Die Preise in Spanien sind im September 2025 um etwa 3 Prozent gestiegen, was sich vor allem auf den Fischkonsum auswirkt. Innerhalb von zehn Jahren ist die Nachfrage nach frischem Fisch um etwa 30 Prozent zurückgegangen. Viele Spanier finden Fisch einfach zu teuer geworden und entscheiden sich häufiger für günstigere Alternativen.
Nach Angaben der Branche ist der Preisanstieg vor allem auf teurere Kraftstoffe, höhere Rohstoffkosten und geringere Fangmengen aufgrund strengerer Vorschriften und des Klimawandels zurückzuführen. Ein Kilo frischer Fisch, wie Seebarsch oder Thunfisch, kostet heute manchmal doppelt so viel wie vor zehn Jahren.
Die spanischen Fischer und Händler schlagen Alarm. Immer mehr Fischgeschäfte schließen ihre Türen, vor allem in kleineren Städten und Dörfern. Die Branche plädiert für Steuersenkungen, wie beispielsweise eine Senkung der Mehrwertsteuer auf Fisch, um das Produkt wieder für Familien mit geringerem Einkommen zugänglich zu machen.

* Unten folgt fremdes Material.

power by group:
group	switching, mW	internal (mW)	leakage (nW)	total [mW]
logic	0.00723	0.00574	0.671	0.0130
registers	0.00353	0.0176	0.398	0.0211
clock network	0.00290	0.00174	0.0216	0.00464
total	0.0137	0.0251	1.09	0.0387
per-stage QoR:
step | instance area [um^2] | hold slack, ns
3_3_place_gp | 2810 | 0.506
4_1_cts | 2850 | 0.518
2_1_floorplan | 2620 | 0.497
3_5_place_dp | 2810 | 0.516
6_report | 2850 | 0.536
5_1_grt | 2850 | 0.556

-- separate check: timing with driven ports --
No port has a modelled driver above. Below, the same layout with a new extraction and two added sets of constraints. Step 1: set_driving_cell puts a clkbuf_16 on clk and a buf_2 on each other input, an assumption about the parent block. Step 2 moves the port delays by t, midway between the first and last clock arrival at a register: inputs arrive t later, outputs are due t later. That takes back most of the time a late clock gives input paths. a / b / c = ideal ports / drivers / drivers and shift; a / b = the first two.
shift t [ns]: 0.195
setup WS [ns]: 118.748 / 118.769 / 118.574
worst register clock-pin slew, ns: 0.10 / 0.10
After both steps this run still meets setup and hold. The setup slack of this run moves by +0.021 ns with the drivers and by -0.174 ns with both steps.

Auch Ernährungswissenschaftler sind besorgt. Fisch ist eine wichtige Quelle für Proteine, Omega-3-Fettsäuren und Vitamine und ein wesentlicher Bestandteil der mediterranen Ernährung. Weniger Fisch zu essen kann langfristig Auswirkungen auf die öffentliche Gesundheit haben, warnen Experten.
Um den Verbrauch wieder anzukurbeln, wird empfohlen, verstärkt auf Tiefkühlfisch, saisonale Produkte und lokale Arten zu setzen, die oft günstiger sind. Supermärkte spielen dabei eine wichtige Rolle mit Rabatten und Werbeaktionen, um Fisch wieder attraktiv zu machen.

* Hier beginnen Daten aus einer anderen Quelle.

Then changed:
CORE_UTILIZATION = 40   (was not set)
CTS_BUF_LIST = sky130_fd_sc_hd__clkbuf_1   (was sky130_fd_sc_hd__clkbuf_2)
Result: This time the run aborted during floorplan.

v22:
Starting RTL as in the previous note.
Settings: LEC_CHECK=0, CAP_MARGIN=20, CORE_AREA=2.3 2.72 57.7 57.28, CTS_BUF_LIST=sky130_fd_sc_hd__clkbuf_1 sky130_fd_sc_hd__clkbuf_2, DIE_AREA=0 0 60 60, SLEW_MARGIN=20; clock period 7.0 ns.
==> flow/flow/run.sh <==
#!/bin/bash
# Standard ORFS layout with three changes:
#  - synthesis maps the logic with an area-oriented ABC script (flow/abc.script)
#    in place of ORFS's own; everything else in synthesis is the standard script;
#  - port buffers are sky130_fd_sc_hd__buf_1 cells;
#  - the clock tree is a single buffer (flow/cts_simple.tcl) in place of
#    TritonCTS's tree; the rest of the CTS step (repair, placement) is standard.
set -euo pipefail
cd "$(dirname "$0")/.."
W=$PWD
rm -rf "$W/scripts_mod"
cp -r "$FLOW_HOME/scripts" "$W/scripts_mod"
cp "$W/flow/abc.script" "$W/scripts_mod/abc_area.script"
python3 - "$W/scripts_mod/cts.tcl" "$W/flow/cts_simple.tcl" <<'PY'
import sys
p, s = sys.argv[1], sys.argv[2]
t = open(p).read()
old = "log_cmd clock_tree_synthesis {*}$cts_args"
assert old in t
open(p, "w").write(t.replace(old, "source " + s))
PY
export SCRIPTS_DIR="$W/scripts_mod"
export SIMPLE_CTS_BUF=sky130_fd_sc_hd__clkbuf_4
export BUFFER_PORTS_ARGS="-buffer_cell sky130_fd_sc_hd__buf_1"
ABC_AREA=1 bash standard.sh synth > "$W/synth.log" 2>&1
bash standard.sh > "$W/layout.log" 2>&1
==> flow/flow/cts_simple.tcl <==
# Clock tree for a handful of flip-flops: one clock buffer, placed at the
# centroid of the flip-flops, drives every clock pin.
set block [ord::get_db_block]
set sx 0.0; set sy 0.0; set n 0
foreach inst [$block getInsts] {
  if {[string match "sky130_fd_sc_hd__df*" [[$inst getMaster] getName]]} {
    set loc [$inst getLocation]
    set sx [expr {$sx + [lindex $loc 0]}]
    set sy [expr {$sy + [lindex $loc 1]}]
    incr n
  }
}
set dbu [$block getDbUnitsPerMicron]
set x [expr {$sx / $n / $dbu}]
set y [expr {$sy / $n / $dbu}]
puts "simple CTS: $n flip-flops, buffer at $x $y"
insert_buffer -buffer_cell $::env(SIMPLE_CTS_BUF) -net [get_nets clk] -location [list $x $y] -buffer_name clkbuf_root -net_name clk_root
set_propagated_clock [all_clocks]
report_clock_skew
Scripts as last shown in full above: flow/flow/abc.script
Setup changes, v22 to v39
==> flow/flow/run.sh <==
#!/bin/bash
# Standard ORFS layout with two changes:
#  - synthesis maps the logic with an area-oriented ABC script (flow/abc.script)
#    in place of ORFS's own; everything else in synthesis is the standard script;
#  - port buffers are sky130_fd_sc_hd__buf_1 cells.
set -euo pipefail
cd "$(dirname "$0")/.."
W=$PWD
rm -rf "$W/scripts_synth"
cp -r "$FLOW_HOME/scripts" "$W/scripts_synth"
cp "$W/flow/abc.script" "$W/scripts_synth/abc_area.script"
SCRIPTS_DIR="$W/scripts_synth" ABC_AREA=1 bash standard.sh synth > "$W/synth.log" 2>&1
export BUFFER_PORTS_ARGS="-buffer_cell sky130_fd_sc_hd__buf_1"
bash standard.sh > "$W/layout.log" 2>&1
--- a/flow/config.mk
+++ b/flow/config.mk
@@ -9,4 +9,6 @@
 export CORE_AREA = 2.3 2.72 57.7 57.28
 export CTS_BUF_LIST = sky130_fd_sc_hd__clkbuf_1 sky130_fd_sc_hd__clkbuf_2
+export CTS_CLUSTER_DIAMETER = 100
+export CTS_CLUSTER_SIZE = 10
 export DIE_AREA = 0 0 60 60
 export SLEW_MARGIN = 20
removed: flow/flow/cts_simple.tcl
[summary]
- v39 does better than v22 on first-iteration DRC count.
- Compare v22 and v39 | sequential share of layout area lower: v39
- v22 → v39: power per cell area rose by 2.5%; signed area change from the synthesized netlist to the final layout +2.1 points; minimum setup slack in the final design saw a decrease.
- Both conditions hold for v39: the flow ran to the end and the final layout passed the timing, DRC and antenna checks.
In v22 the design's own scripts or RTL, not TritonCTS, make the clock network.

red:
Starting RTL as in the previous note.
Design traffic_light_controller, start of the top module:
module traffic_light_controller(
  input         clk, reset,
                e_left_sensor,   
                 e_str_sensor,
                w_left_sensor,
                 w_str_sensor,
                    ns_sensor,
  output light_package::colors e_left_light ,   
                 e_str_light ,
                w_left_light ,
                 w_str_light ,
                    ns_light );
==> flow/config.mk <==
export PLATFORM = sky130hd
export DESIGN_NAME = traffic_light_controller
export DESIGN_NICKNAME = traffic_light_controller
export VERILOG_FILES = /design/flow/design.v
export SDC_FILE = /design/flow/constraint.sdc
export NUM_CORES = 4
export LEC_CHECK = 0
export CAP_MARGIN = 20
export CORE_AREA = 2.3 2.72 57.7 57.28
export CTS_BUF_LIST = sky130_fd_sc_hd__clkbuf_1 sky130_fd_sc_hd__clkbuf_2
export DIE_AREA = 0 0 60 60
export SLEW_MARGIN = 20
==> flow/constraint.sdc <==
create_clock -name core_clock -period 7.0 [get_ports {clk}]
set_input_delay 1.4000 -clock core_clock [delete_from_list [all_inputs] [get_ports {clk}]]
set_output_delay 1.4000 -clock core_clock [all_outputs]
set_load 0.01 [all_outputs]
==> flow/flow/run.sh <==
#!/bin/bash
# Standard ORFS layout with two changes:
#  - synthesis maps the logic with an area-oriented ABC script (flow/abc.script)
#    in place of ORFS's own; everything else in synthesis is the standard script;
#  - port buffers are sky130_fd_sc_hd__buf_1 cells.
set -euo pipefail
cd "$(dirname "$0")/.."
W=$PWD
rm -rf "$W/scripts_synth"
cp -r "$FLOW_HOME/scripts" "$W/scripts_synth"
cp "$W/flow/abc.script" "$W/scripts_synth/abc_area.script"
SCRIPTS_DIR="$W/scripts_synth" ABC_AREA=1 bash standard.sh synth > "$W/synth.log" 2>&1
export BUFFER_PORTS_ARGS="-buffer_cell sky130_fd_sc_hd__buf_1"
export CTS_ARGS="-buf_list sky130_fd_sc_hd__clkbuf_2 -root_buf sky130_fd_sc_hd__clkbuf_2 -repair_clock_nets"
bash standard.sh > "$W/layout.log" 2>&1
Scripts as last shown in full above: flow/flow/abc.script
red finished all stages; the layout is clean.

Die Herausforderung für Spanien besteht nun darin, das Gleichgewicht wiederherzustellen: erschwinglicher Fisch für die Verbraucher und eine lebenswerte Zukunft für die Fischer. Ohne Gegenmaßnahmen droht eine jahrhundertealte Tradition auf dem Tisch langsam zu verschwinden.